• _Problem to work on_
Nothing below is to be printed except the lines between the line holding "Power figures use" and the line holding "of wire (%)", inclusive, each exactly as it appears.

(Dataset entries)
## src/rtl/stw_pkg.sv

```systemverilog
package stw_pkg;

    localparam int DATA_W = 32;

    // status bit positions
    localparam int ST_CU_LO  = 28;
    localparam int ST_MX     = 24;
    localparam int ST_SR     = 20;
    localparam int ST_NMI    = 19;
    localparam int ST_KSEG   = 7;
    localparam int ST_SSEG   = 6;
    localparam int ST_USEG   = 5;
    localparam int ST_MODE_LO = 3;

    // thread copy positions
    localparam int TH_CU_LO   = 28;
    localparam int TH_MX      = 27;
    localparam int TH_MODE_LO = 11;

    typedef struct packed {
        logic [3:0] usable;
        logic       mx;
        logic [1:0] mode;
    } mirror_fields_t;

    function automatic mirror_fields_t pick_fields(input logic [DATA_W-1:0] st);
        mirror_fields_t f;
        f.usable = st[ST_CU_LO +: 4];
        f.mx     = st[ST_MX];
        f.mode   = st[ST_MODE_LO +: 2];
        return f;
    endfunction

    function automatic logic [DATA_W-1:0] thread_field_mask(input int asid_w);
        logic [DATA_W-1:0] m;
        m = '0;
        m[TH_CU_LO +: 4]   = 4'hF;
        m[TH_MX]           = 1'b1;
        m[TH_MODE_LO +: 2] = 2'b11;
        for (int i = 0; i < asid_w; i++) m[i] = 1'b1;
        return m;
    endfunction

endpackage

```

## src/rtl/stw_write_filter.sv

```systemverilog
module stw_write_filter
    import stw_pkg::*;
#(
    parameter logic [DATA_W-1:0] WRITE_MASK = 32'hF118_00F8
) (
    input  logic [DATA_W-1:0] old_val,
    input  logic [DATA_W-1:0] wr_data,
    input  logic              rev6_mode,
    input  logic              seg64_en,
    output logic [DATA_W-1:0] new_val
);
    logic [DATA_W-1:0] fdata;
    logic [DATA_W-1:0] fmask;
    logic k_en, s_en, u_en;

    always_comb begin
        fdata = wr_data;
        k_en  = wr_data[ST_KSEG];
        s_en  = wr_data[ST_SSEG] & k_en;
        u_en  = wr_data[ST_USEG] & s_en;
        if (rev6_mode && seg64_en) begin
            fdata[ST_KSEG] = k_en;
            fdata[ST_SSEG] = s_en;
            fdata[ST_USEG] = u_en;
        end
    end

    always_comb begin
        fmask = WRITE_MASK;
        if (rev6_mode) begin
            if (WRITE_MASK[ST_MODE_LO +: 2] == 2'b11 && fdata[ST_MODE_LO +: 2] == 2'b11)
                fmask[ST_MODE_LO +: 2] = 2'b00;
            fmask[ST_SR]  = WRITE_MASK[ST_SR]  & ~fdata[ST_SR];
            fmask[ST_NMI] = WRITE_MASK[ST_NMI] & ~fdata[ST_NMI];
        end
        new_val = (old_val & ~fmask) | (fdata & fmask);
    end
endmodule

```

## src/rtl/stw_thread_mirror.sv

```systemverilog
module stw_thread_mirror
    import stw_pkg::*;
#(
    parameter int ASID_W = 8
) (
    input  logic [DATA_W-1:0] thread_old,
    input  logic [DATA_W-1:0] status_new,
    input  logic [ASID_W-1:0] asid_in,
    output logic [DATA_W-1:0] thread_new
);
    localparam logic [DATA_W-1:0] TMASK = thread_field_mask(ASID_W);

    mirror_fields_t    f;
    logic [DATA_W-1:0] ins;

    always_comb begin
        f   = pick_fields(status_new);
        ins = '0;
        ins[TH_CU_LO +: 4]   = f.usable;
        ins[TH_MX]           = f.mx;
        ins[TH_MODE_LO +: 2] = f.mode;
        ins[ASID_W-1:0]      = asid_in;
        thread_new = (thread_old & ~TMASK) | ins;
    end
endmodule

```

## src/rtl/stw_seg_watch.sv

```systemverilog
module stw_seg_watch
    import stw_pkg::*;
(
    input  logic              clk,
    input  logic              rst,
    input  logic              wr_en,
    input  logic              seg64_en,
    input  logic [2:0]        seg_old,
    input  logic [2:0]        seg_new,
    output logic              flush_req
);
    logic dropped;
    assign dropped = wr_en && seg64_en && |(seg_old & ~seg_new);

    always_ff @(posedge clk) begin
        if (rst) flush_req <= 1'b0;
        else     flush_req <= dropped;
    end

    p_flush_cause_r7: assert property (@(posedge clk) disable iff (rst)
        flush_req |-> $past(wr_en) && $past(seg64_en));
endmodule

```

## src/rtl/status_write_unit.sv

```systemverilog
module status_write_unit
    import stw_pkg::*;
#(
    parameter logic [31:0] WRITE_MASK   = 32'hF118_00F8,
    parameter logic [31:0] RESET_STATUS = 32'h0018_00E0,
    parameter logic [31:0] RESET_THREAD = 32'h0055_0000,
    parameter int          ASID_W       = 8
) (
    input  logic              clk,
    input  logic              rst,
    input  logic              wr_en,
    input  logic [31:0]       wr_data,
    input  logic              rev6_mode,
    input  logic              seg64_en,
    input  logic              mt_en,
    input  logic [ASID_W-1:0] asid_in,
    output logic [31:0]       status_q,
    output logic [31:0]       thread_q,
    output logic              flush_req
);
    logic [DATA_W-1:0] status_nx;
    logic [DATA_W-1:0] thread_nx;

    stw_write_filter #(.WRITE_MASK(WRITE_MASK)) u_filter (
        .old_val   (status_q),
        .wr_data   (wr_data),
        .rev6_mode (rev6_mode),
        .seg64_en  (seg64_en),
        .new_val   (status_nx)
    );

    stw_thread_mirror #(.ASID_W(ASID_W)) u_mirror (
        .thread_old (thread_q),
        .status_new (status_nx),
        .asid_in    (asid_in),
        .thread_new (thread_nx)
    );

    stw_seg_watch u_watch (
        .clk       (clk),
        .rst       (rst),
        .wr_en     (wr_en),
        .seg64_en  (seg64_en),
        .seg_old   (status_q[ST_KSEG:ST_USEG]),
        .seg_new   (status_nx[ST_KSEG:ST_USEG]),
        .flush_req (flush_req)
    );

    always_ff @(posedge clk) begin
        if (rst) begin
            status_q <= RESET_STATUS;
            thread_q <= RESET_THREAD;
        end else if (wr_en) begin
            status_q <= status_nx;
            if (mt_en) thread_q <= thread_nx;
        end
    end

    p_hold_idle_r10: assert property (@(posedge clk) disable iff (rst)
        !wr_en |=> $stable(status_q) && $stable(thread_q));

    p_thread_frozen_r9: assert property (@(posedge clk) disable iff (rst)
        wr_en && !mt_en |=> $stable(thread_q));

    p_sr_noset_r6: assert property (@(posedge clk) disable iff (rst)
        wr_en && rev6_mode && !status_q[ST_SR] |=> !status_q[ST_SR]);

    p_nmi_noset_r6: assert property (@(posedge clk) disable iff (rst)
        wr_en && rev6_mode && !status_q[ST_NMI] |=> !status_q[ST_NMI]);

    generate
        if (WRITE_MASK[ST_MODE_LO +: 2] == 2'b11) begin : g_mode_chk
            p_mode_reserved_r5: assert property (@(posedge clk) disable iff (rst)
                wr_en && rev6_mode && wr_data[ST_MODE_LO +: 2] == 2'b11
                |=> $stable(status_q[ST_MODE_LO +: 2]));
        end
        if (WRITE_MASK[ST_KSEG:ST_USEG] == 3'b111) begin : g_chain_chk
            p_seg_chain_r3: assert property (@(posedge clk) disable iff (rst)
                wr_en && rev6_mode && seg64_en
                |=> (status_q[ST_SSEG] -> status_q[ST_KSEG]) &&
                    (status_q[ST_USEG] -> status_q[ST_SSEG]));
        end
    endgenerate
endmodule

```
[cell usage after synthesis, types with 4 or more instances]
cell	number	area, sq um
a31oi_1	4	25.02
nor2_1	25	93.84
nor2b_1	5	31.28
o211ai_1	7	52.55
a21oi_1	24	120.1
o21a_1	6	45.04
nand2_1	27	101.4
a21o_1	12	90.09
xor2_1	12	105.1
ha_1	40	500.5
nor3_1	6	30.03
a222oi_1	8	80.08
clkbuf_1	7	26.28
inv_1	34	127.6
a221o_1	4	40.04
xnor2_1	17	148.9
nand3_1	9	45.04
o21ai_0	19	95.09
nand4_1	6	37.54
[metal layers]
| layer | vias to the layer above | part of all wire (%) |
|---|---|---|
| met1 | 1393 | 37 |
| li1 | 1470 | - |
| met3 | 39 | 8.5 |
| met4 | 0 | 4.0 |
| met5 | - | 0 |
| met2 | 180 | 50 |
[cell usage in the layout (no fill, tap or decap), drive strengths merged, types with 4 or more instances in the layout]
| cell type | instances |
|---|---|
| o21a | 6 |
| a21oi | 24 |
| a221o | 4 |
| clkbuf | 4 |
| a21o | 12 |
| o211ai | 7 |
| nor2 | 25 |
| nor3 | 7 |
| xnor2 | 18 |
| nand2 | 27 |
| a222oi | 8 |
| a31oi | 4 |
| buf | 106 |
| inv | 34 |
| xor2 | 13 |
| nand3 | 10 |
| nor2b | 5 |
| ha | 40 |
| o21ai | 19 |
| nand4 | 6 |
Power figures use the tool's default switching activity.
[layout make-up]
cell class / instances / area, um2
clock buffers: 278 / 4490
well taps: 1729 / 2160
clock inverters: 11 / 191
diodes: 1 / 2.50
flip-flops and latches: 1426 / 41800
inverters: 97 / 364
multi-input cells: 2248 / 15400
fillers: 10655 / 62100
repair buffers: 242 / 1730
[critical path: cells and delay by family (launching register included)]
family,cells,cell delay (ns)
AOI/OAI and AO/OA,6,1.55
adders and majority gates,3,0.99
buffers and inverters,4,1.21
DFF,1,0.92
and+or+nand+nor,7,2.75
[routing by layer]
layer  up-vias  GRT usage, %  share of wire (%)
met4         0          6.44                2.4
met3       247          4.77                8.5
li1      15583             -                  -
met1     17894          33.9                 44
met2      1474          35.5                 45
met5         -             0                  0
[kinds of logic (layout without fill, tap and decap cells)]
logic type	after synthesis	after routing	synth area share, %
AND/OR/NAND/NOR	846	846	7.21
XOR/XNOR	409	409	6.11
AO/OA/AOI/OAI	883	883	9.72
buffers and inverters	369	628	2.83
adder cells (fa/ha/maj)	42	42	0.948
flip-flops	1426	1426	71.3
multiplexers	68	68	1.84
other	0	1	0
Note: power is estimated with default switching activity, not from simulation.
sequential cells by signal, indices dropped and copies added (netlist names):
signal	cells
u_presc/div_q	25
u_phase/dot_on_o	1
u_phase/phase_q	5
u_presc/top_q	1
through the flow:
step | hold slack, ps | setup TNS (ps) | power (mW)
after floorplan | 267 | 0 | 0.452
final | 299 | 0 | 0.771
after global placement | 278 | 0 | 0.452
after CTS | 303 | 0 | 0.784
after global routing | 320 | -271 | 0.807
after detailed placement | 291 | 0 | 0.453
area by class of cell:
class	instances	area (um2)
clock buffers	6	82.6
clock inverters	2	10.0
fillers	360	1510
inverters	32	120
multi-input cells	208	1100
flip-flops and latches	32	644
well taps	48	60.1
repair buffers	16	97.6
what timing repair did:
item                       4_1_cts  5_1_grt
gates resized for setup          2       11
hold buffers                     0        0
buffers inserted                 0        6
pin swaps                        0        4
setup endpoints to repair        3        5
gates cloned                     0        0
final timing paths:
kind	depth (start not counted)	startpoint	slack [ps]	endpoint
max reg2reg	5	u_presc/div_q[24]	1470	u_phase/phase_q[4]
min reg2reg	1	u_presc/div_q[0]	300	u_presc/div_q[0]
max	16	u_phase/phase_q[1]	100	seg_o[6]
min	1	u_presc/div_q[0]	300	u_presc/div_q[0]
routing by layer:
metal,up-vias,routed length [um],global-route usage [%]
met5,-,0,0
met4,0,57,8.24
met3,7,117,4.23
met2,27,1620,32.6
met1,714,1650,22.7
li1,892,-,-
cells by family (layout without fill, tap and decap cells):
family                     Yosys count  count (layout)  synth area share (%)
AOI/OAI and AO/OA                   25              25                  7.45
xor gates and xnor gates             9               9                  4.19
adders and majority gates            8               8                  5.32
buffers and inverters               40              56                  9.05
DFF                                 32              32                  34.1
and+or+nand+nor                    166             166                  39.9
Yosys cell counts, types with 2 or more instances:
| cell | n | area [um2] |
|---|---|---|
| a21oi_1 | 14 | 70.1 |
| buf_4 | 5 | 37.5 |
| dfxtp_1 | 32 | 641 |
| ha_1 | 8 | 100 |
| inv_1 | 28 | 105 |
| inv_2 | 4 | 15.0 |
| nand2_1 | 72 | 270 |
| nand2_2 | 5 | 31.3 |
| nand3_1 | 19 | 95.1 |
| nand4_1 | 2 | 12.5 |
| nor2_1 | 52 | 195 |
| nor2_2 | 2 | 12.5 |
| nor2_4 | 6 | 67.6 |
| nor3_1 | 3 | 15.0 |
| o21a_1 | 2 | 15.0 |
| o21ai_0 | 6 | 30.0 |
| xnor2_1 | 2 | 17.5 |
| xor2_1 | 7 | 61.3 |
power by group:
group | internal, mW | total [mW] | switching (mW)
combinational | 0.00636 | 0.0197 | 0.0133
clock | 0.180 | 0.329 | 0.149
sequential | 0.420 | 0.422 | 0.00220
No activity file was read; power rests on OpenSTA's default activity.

• _Written answer_
Power figures use the tool's default switching activity.
[layout make-up]
cell class / instances / area, um2
clock buffers: 278 / 4490
well taps: 1729 / 2160
clock inverters: 11 / 191
diodes: 1 / 2.50
flip-flops and latches: 1426 / 41800
inverters: 97 / 364
multi-input cells: 2248 / 15400
fillers: 10655 / 62100
repair buffers: 242 / 1730
[critical path: cells and delay by family (launching register included)]
family,cells,cell delay (ns)
AOI/OAI and AO/OA,6,1.55
adders and majority gates,3,0.99
buffers and inverters,4,1.21
DFF,1,0.92
and+or+nand+nor,7,2.75
[routing by layer]
layer  up-vias  GRT usage, %  share of wire (%)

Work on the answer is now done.